Assignment ->
Where the material below has a line containing "pwr-share-clk_pct: 46.3", start repeating exactly, and keep going through the line containing "path_clk_slew_ns: 0.06", with no other lines.

Data provided ->
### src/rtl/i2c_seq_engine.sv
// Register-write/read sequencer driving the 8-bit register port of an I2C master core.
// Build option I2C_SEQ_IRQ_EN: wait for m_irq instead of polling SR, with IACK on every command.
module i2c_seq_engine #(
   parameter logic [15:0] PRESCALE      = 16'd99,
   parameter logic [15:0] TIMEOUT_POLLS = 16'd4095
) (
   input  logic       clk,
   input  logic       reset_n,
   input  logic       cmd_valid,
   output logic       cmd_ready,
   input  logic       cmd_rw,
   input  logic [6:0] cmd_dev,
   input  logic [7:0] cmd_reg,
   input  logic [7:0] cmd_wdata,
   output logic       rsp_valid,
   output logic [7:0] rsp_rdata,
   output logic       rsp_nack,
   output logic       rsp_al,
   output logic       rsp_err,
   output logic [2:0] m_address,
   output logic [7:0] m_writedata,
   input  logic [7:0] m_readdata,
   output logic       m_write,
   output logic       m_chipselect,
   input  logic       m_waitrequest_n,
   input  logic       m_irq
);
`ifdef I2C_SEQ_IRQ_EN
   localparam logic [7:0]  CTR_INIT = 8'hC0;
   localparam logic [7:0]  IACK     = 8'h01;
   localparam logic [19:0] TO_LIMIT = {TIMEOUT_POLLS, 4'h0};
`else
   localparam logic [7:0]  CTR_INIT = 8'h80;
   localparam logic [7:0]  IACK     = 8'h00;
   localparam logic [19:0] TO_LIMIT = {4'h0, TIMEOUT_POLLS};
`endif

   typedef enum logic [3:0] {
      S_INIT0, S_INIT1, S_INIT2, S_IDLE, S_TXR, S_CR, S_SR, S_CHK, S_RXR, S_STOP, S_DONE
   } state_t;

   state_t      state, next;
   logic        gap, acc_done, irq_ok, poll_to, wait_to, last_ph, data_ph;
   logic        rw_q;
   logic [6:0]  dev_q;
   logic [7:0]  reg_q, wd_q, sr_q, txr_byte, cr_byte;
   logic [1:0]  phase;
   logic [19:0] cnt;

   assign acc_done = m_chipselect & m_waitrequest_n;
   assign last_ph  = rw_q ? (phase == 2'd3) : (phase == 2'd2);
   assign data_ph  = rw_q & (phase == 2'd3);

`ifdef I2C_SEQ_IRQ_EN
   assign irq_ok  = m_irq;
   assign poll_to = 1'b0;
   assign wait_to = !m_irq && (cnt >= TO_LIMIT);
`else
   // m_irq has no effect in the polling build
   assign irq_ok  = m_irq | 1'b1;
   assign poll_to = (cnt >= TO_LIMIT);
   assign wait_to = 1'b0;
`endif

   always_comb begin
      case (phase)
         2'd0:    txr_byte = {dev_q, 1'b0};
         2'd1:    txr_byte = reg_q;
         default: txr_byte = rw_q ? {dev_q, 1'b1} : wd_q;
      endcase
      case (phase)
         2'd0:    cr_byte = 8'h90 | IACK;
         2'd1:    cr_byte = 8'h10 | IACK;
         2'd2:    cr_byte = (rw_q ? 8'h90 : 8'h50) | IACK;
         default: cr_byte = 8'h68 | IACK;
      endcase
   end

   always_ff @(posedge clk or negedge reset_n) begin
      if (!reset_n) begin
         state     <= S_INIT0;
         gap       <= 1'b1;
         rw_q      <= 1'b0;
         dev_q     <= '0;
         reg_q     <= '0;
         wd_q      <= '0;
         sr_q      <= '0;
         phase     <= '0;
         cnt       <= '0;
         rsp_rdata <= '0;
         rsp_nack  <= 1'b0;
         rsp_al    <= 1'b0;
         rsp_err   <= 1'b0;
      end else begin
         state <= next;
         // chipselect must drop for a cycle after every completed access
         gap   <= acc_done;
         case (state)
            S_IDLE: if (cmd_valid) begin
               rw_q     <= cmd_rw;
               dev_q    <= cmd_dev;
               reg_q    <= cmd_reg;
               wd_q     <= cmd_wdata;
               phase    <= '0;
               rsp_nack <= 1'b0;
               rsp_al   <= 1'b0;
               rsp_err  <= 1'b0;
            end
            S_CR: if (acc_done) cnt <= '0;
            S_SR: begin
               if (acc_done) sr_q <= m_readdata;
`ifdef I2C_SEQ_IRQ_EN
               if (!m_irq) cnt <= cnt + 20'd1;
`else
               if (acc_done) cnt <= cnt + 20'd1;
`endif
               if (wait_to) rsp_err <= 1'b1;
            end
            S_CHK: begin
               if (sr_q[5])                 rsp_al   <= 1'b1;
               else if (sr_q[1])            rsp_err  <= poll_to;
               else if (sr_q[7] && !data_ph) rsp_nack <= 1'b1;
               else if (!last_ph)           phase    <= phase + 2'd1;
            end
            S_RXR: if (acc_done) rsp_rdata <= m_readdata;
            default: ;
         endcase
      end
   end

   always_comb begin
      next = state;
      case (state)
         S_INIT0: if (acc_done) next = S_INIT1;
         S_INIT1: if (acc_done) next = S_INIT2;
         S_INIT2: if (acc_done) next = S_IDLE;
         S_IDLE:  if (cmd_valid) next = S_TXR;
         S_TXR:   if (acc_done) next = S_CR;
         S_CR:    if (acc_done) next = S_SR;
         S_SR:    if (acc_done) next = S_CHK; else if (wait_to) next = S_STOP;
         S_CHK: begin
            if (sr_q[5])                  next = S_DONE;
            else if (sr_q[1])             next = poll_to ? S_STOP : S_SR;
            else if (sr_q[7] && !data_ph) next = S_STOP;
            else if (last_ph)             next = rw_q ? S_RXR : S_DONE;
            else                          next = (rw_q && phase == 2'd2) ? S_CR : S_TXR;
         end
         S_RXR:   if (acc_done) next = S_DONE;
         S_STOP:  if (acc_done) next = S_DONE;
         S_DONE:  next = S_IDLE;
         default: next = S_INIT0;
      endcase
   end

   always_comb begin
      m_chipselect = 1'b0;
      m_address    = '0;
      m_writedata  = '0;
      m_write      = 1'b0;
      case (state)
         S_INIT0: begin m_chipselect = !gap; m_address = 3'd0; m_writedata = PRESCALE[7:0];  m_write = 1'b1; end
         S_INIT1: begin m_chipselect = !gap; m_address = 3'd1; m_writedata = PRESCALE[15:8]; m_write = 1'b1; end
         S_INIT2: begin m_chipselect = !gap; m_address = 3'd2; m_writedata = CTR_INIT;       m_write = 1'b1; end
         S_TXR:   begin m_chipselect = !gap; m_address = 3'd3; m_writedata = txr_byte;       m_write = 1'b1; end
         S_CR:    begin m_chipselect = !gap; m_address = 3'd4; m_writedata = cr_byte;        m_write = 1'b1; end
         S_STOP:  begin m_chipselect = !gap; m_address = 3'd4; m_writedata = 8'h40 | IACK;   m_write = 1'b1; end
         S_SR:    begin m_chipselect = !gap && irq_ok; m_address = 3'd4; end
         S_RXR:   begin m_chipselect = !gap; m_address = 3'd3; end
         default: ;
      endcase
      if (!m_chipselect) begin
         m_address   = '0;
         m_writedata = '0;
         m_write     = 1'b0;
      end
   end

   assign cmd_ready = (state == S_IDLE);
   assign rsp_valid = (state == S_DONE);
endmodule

...

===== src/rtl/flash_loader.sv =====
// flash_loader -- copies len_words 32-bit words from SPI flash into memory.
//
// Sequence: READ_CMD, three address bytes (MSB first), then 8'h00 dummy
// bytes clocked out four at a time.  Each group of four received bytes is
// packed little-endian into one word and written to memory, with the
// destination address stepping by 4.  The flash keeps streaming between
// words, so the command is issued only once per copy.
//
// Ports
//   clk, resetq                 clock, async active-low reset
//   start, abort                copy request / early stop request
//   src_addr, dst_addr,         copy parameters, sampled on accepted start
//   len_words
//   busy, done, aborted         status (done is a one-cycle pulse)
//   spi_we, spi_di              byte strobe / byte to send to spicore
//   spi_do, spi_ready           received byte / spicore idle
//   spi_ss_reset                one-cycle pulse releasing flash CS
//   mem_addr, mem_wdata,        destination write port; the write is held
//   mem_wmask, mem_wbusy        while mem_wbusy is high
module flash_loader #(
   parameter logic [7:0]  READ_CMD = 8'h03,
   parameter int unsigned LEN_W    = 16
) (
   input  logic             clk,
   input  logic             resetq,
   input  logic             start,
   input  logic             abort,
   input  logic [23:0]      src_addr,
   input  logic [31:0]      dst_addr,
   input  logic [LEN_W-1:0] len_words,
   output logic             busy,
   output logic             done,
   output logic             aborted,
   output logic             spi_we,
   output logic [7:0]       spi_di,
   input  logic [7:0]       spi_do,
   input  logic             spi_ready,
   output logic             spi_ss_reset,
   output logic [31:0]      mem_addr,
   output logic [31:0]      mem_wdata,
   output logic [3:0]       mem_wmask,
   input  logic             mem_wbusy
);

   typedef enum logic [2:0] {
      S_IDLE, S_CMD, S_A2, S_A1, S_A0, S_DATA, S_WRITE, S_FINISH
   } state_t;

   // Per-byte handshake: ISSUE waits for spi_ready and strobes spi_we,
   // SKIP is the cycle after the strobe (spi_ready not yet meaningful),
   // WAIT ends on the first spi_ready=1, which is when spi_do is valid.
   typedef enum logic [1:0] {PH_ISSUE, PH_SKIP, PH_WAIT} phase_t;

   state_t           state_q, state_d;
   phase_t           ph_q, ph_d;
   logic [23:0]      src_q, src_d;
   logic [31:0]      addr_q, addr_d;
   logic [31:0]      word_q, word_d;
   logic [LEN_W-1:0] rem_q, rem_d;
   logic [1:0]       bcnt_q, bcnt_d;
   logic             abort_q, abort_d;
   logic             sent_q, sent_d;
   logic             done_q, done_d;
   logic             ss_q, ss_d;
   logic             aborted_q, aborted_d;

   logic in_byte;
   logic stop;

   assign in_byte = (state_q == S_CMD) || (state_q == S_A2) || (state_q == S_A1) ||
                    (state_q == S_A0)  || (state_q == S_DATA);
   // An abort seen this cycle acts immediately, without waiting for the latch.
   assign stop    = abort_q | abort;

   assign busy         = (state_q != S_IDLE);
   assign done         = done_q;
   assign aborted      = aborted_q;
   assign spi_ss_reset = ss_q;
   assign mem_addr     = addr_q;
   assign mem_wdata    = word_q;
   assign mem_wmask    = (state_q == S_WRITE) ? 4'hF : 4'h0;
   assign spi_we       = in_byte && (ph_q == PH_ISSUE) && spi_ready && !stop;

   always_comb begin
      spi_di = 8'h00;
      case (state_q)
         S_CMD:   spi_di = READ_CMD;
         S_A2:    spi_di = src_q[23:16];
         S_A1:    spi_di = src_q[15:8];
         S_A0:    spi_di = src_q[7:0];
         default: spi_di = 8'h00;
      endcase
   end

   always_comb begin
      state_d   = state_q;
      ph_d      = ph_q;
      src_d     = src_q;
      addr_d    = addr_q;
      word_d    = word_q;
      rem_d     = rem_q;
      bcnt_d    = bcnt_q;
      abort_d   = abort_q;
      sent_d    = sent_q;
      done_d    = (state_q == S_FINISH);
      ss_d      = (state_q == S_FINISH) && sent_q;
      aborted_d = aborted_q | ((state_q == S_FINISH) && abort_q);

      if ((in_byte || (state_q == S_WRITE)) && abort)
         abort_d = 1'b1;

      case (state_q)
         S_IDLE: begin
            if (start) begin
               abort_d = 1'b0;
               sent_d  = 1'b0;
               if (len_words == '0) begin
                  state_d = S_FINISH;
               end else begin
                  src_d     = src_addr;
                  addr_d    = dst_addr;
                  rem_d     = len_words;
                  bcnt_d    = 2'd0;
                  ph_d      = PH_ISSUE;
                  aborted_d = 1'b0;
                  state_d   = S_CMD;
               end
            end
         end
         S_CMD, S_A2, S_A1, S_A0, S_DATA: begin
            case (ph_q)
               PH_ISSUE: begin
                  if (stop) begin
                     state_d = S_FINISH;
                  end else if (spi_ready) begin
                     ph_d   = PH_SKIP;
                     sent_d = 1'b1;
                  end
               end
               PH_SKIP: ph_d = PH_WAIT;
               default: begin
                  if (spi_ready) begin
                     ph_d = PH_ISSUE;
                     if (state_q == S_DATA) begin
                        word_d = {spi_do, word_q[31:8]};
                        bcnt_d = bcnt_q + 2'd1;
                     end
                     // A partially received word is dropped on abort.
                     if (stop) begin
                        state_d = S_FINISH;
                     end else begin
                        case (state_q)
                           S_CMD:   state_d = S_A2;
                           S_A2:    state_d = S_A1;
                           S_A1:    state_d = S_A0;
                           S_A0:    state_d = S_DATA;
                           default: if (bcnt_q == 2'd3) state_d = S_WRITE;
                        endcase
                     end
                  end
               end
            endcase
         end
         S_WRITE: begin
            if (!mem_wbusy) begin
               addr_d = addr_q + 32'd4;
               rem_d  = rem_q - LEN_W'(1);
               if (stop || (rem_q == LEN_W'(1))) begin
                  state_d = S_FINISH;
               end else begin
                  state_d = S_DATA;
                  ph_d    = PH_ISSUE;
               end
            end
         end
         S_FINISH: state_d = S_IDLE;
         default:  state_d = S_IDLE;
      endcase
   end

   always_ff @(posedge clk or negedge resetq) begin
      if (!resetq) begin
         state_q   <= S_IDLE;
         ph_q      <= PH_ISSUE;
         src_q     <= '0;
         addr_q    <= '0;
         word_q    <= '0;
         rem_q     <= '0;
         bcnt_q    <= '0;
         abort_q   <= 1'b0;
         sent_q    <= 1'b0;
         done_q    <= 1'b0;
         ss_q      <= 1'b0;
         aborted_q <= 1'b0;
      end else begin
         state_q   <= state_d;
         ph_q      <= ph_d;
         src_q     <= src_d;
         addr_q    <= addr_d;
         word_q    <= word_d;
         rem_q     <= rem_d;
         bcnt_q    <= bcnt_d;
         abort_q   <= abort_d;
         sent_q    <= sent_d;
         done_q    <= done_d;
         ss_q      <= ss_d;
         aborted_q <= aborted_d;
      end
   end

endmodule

* * *

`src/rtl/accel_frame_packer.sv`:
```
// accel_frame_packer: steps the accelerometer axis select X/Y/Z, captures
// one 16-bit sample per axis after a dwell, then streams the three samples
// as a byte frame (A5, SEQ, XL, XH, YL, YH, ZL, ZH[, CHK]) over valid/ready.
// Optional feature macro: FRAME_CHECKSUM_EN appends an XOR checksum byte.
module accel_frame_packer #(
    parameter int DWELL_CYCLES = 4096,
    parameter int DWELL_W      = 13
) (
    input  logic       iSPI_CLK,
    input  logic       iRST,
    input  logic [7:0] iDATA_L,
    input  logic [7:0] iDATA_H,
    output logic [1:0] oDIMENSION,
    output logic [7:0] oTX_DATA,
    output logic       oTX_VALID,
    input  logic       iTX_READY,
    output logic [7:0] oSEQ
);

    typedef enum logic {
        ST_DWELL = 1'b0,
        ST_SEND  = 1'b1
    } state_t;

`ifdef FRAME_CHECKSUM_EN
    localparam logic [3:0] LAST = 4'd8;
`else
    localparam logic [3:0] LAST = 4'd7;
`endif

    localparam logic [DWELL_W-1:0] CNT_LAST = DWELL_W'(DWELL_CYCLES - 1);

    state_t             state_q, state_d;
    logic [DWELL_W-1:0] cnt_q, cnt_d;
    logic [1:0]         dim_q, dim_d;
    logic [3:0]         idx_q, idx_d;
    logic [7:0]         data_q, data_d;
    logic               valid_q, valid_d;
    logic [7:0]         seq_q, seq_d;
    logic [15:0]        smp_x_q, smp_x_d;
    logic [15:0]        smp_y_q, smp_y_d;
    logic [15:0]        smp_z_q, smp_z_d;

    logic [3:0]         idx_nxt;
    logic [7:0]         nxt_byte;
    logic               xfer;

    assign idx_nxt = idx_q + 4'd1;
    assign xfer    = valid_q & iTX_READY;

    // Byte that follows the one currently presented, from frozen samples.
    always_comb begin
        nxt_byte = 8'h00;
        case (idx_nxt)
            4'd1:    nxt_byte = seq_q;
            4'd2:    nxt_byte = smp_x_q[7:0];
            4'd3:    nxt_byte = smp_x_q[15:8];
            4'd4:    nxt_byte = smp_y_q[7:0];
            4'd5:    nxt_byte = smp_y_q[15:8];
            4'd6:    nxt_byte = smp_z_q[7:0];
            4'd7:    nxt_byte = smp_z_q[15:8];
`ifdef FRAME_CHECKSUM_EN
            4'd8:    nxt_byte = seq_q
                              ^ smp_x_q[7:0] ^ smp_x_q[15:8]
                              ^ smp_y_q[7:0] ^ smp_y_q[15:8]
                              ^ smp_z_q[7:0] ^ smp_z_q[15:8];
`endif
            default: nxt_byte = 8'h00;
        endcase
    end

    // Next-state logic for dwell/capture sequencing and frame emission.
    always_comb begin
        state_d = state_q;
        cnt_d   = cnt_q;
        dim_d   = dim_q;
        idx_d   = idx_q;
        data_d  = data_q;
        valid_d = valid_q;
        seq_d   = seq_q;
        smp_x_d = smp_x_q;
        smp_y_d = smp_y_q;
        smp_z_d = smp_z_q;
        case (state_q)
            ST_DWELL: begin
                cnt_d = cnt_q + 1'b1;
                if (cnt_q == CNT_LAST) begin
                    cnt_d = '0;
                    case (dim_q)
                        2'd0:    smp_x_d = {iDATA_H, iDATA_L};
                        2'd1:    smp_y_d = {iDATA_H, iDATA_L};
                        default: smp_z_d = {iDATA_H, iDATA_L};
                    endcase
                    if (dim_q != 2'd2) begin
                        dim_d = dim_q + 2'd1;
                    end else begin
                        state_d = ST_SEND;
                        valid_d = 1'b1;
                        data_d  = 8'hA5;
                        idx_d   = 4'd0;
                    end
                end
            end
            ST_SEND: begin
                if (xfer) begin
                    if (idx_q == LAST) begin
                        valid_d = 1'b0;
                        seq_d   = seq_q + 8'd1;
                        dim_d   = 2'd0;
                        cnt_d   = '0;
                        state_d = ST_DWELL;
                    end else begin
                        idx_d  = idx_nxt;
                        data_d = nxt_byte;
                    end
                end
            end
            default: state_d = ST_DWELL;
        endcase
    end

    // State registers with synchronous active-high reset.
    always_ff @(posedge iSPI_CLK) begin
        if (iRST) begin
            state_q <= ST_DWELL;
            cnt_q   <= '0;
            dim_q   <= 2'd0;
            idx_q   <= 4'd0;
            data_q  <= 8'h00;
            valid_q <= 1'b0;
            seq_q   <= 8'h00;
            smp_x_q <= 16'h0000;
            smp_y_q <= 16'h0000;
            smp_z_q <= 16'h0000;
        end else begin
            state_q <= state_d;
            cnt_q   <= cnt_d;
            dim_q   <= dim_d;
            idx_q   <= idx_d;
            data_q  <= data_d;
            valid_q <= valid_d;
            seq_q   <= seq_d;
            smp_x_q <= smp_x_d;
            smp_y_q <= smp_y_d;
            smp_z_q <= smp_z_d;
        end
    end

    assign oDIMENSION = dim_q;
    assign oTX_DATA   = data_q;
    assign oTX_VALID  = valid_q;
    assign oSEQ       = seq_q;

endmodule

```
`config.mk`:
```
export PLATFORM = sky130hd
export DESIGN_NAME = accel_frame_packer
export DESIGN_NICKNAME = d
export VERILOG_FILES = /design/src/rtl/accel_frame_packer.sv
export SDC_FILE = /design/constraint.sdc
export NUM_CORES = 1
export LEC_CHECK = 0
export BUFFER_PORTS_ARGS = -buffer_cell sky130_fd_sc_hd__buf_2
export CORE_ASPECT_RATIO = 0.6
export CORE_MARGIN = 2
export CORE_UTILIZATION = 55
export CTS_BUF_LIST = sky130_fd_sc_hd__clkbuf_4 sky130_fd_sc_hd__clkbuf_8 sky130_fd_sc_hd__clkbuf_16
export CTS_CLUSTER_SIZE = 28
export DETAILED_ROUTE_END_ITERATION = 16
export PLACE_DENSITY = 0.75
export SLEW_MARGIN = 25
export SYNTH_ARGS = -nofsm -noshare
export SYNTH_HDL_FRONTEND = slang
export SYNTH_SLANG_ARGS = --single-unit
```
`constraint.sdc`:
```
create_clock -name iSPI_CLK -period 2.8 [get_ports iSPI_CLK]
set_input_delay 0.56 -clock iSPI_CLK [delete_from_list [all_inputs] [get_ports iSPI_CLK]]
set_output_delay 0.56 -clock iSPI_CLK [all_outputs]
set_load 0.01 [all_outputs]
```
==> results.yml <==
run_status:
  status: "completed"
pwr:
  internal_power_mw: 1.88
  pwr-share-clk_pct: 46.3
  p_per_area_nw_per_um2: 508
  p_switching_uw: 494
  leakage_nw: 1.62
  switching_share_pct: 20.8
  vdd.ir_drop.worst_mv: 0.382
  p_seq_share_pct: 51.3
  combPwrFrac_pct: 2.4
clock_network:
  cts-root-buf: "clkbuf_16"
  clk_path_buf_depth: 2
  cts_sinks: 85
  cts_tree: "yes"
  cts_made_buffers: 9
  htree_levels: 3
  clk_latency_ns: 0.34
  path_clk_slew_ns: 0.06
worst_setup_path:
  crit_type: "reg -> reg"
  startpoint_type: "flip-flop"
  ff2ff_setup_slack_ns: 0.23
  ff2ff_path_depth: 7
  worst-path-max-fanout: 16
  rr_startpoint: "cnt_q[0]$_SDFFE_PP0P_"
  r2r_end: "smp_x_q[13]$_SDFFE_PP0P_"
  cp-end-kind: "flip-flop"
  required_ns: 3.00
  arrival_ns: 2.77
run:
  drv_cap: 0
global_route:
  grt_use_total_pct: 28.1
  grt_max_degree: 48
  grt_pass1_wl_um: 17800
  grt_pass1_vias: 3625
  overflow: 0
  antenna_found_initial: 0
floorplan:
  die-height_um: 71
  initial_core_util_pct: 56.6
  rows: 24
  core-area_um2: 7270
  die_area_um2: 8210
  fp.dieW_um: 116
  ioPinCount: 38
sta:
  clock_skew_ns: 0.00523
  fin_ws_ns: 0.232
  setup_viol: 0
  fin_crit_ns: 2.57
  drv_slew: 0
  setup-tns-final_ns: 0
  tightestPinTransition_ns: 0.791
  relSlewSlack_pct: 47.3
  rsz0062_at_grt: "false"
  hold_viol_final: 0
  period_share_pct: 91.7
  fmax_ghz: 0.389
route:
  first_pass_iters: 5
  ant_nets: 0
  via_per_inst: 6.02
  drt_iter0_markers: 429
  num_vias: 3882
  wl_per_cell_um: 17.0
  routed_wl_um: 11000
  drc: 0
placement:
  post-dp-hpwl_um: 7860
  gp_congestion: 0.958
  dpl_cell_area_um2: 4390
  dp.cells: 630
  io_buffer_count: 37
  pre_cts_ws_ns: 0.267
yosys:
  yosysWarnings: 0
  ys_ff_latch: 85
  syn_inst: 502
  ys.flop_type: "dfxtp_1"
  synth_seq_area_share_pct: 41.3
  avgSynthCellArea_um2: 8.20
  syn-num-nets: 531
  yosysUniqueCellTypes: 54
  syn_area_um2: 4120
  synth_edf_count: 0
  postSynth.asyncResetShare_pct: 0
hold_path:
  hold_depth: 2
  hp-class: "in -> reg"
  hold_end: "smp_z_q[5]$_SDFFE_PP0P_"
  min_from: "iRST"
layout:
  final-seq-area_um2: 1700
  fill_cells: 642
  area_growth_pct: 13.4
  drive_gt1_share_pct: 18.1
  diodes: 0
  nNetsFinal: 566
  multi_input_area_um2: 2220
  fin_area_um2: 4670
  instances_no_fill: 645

Written response ->
  pwr-share-clk_pct: 46.3
  p_per_area_nw_per_um2: 508
  p_switching_uw: 494
  leakage_nw: 1.62
  switching_share_pct: 20.8
  vdd.ir_drop.worst_mv: 0.382
  p_seq_share_pct: 51.3
  combPwrFrac_pct: 2.4
clock_network:
  cts-root-buf: "clkbuf_16"
  clk_path_buf_depth: 2
  cts_sinks: 85
  cts_tree: "yes"
  cts_made_buffers: 9
  htree_levels: 3
  clk_latency_ns: 0.34
  path_clk_slew_ns: 0.06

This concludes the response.